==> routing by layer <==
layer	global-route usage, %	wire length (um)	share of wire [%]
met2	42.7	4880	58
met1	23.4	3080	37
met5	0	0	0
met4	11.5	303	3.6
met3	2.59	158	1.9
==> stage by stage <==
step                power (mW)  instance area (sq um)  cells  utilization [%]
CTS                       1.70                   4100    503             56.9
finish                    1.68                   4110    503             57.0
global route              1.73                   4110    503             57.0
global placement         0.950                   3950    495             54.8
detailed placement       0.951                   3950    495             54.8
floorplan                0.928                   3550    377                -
`src/rtl/vga_pkg.sv`:
```
// Shared VGA raster types and default 640x480@60 timing constants.
package vga_pkg;

    localparam int COORD_W = 10;
    typedef logic [COORD_W-1:0] coord_t;

    typedef enum logic [1:0] {
        ACTIVE = 2'd0,
        FRONT  = 2'd1,
        SYNC   = 2'd2,
        BACK   = 2'd3
    } vga_region_t;

    localparam int H_VISIBLE_DEF = 640;
    localparam int H_FRONT_DEF   = 16;
    localparam int H_SYNC_DEF    = 96;
    localparam int H_BACK_DEF    = 48;
    localparam int V_VISIBLE_DEF = 480;
    localparam int V_FRONT_DEF   = 10;
    localparam int V_SYNC_DEF    = 2;
    localparam int V_BACK_DEF    = 33;

    function automatic int axis_total(input int visible, input int front,
                                      input int sync_w, input int back);
        return visible + front + sync_w + back;
    endfunction

    localparam int H_TOTAL_DEF = axis_total(H_VISIBLE_DEF, H_FRONT_DEF, H_SYNC_DEF, H_BACK_DEF);
    localparam int V_TOTAL_DEF = axis_total(V_VISIBLE_DEF, V_FRONT_DEF, V_SYNC_DEF, V_BACK_DEF);

    // Region boundaries are laid out visible -> front porch -> sync -> back porch.
    function automatic vga_region_t region_of(input coord_t c, input int visible,
                                              input int front, input int sync_w);
        if (int'(c) < visible)
            return ACTIVE;
        else if (int'(c) < visible + front)
            return FRONT;
        else if (int'(c) < visible + front + sync_w)
            return SYNC;
        else
            return BACK;
    endfunction

endpackage

```
`src/rtl/vga_axis_counter.sv`:
```
// One raster axis: position counter plus registered region/sync/last flags,
// all derived from the next count so they line up with the count output.
module vga_axis_counter
    import vga_pkg::*;
#(
    parameter int N_VISIBLE = 640,
    parameter int N_FRONT   = 16,
    parameter int N_SYNC    = 96,
    parameter int N_BACK    = 48
) (
    input  logic        clk,
    input  logic        rst,
    input  logic        enable,
    input  logic        wrap,
    output coord_t      count,
    output vga_region_t region,
    output logic        sync_n,
    output logic        last
);

    localparam int     TOTAL = axis_total(N_VISIBLE, N_FRONT, N_SYNC, N_BACK);
    localparam coord_t LAST  = coord_t'(TOTAL - 1);

    if (TOTAL > 1024) begin : g_total_check
        $error("vga_axis_counter: axis total %0d exceeds 1024", TOTAL);
    end

    coord_t      count_next;
    vga_region_t region_next;

    always_comb begin
        count_next = count;
        if (enable)
            count_next = wrap ? '0 : count + coord_t'(1);
        region_next = region_of(count_next, N_VISIBLE, N_FRONT, N_SYNC);
    end

    always_ff @(posedge clk or posedge rst) begin
        if (rst) begin
            count  <= '0;
            region <= ACTIVE;
            sync_n <= 1'b1;
            last   <= 1'b0;
        end else begin
            count  <= count_next;
            region <= region_next;
            sync_n <= (region_next != SYNC);
            last   <= (count_next == LAST);
        end
    end

endmodule

```
`src/rtl/vga_timing_gen.sv`:
```
// VGA raster timing generator: Clk/2 pixel enable driving cascaded H/V axis counters.
module vga_timing_gen
    import vga_pkg::*;
#(
    parameter int H_VISIBLE = H_VISIBLE_DEF,
    parameter int H_FRONT   = H_FRONT_DEF,
    parameter int H_SYNC    = H_SYNC_DEF,
    parameter int H_BACK    = H_BACK_DEF,
    parameter int V_VISIBLE = V_VISIBLE_DEF,
    parameter int V_FRONT   = V_FRONT_DEF,
    parameter int V_SYNC    = V_SYNC_DEF,
    parameter int V_BACK    = V_BACK_DEF
) (
    input  logic         Clk,
    input  logic         Reset,
    output logic         pixel_clk,
    output logic         pix_ce,
    output logic [9:0]   DrawX,
    output logic [9:0]   DrawY,
    output logic         VGA_HS,
    output logic         VGA_VS,
    output logic         VGA_BLANK_N,
    output logic         frame_end
);

    vga_region_t h_region;
    vga_region_t v_region;
    logic        h_last;
    logic        v_last;

    always_ff @(posedge Clk or posedge Reset) begin
        if (Reset)
            pixel_clk <= 1'b0;
        else
            pixel_clk <= ~pixel_clk;
    end

    assign pix_ce = pixel_clk;

    vga_axis_counter #(
        .N_VISIBLE(H_VISIBLE),
        .N_FRONT  (H_FRONT),
        .N_SYNC   (H_SYNC),
        .N_BACK   (H_BACK)
    ) u_h_axis (
        .clk    (Clk),
        .rst    (Reset),
        .enable (pix_ce),
        .wrap   (h_last),
        .count  (DrawX),
        .region (h_region),
        .sync_n (VGA_HS),
        .last   (h_last)
    );

    // The vertical axis only steps on the pixel that ends a line.
    vga_axis_counter #(
        .N_VISIBLE(V_VISIBLE),
        .N_FRONT  (V_FRONT),
        .N_SYNC   (V_SYNC),
        .N_BACK   (V_BACK)
    ) u_v_axis (
        .clk    (Clk),
        .rst    (Reset),
        .enable (pix_ce & h_last),
        .wrap   (v_last),
        .count  (DrawY),
        .region (v_region),
        .sync_n (VGA_VS),
        .last   (v_last)
    );

    assign VGA_BLANK_N = (h_region == ACTIVE) && (v_region == ACTIVE);
    assign frame_end   = pix_ce & h_last & v_last;

endmodule

```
++++++++++
EXERCISE DIRECTIONS
Each line in the records above that contains the word "route" must be copied.

SOLUTION
layer	global-route usage, %	wire length (um)	share of wire [%]
global route              1.73                   4110    503             57.0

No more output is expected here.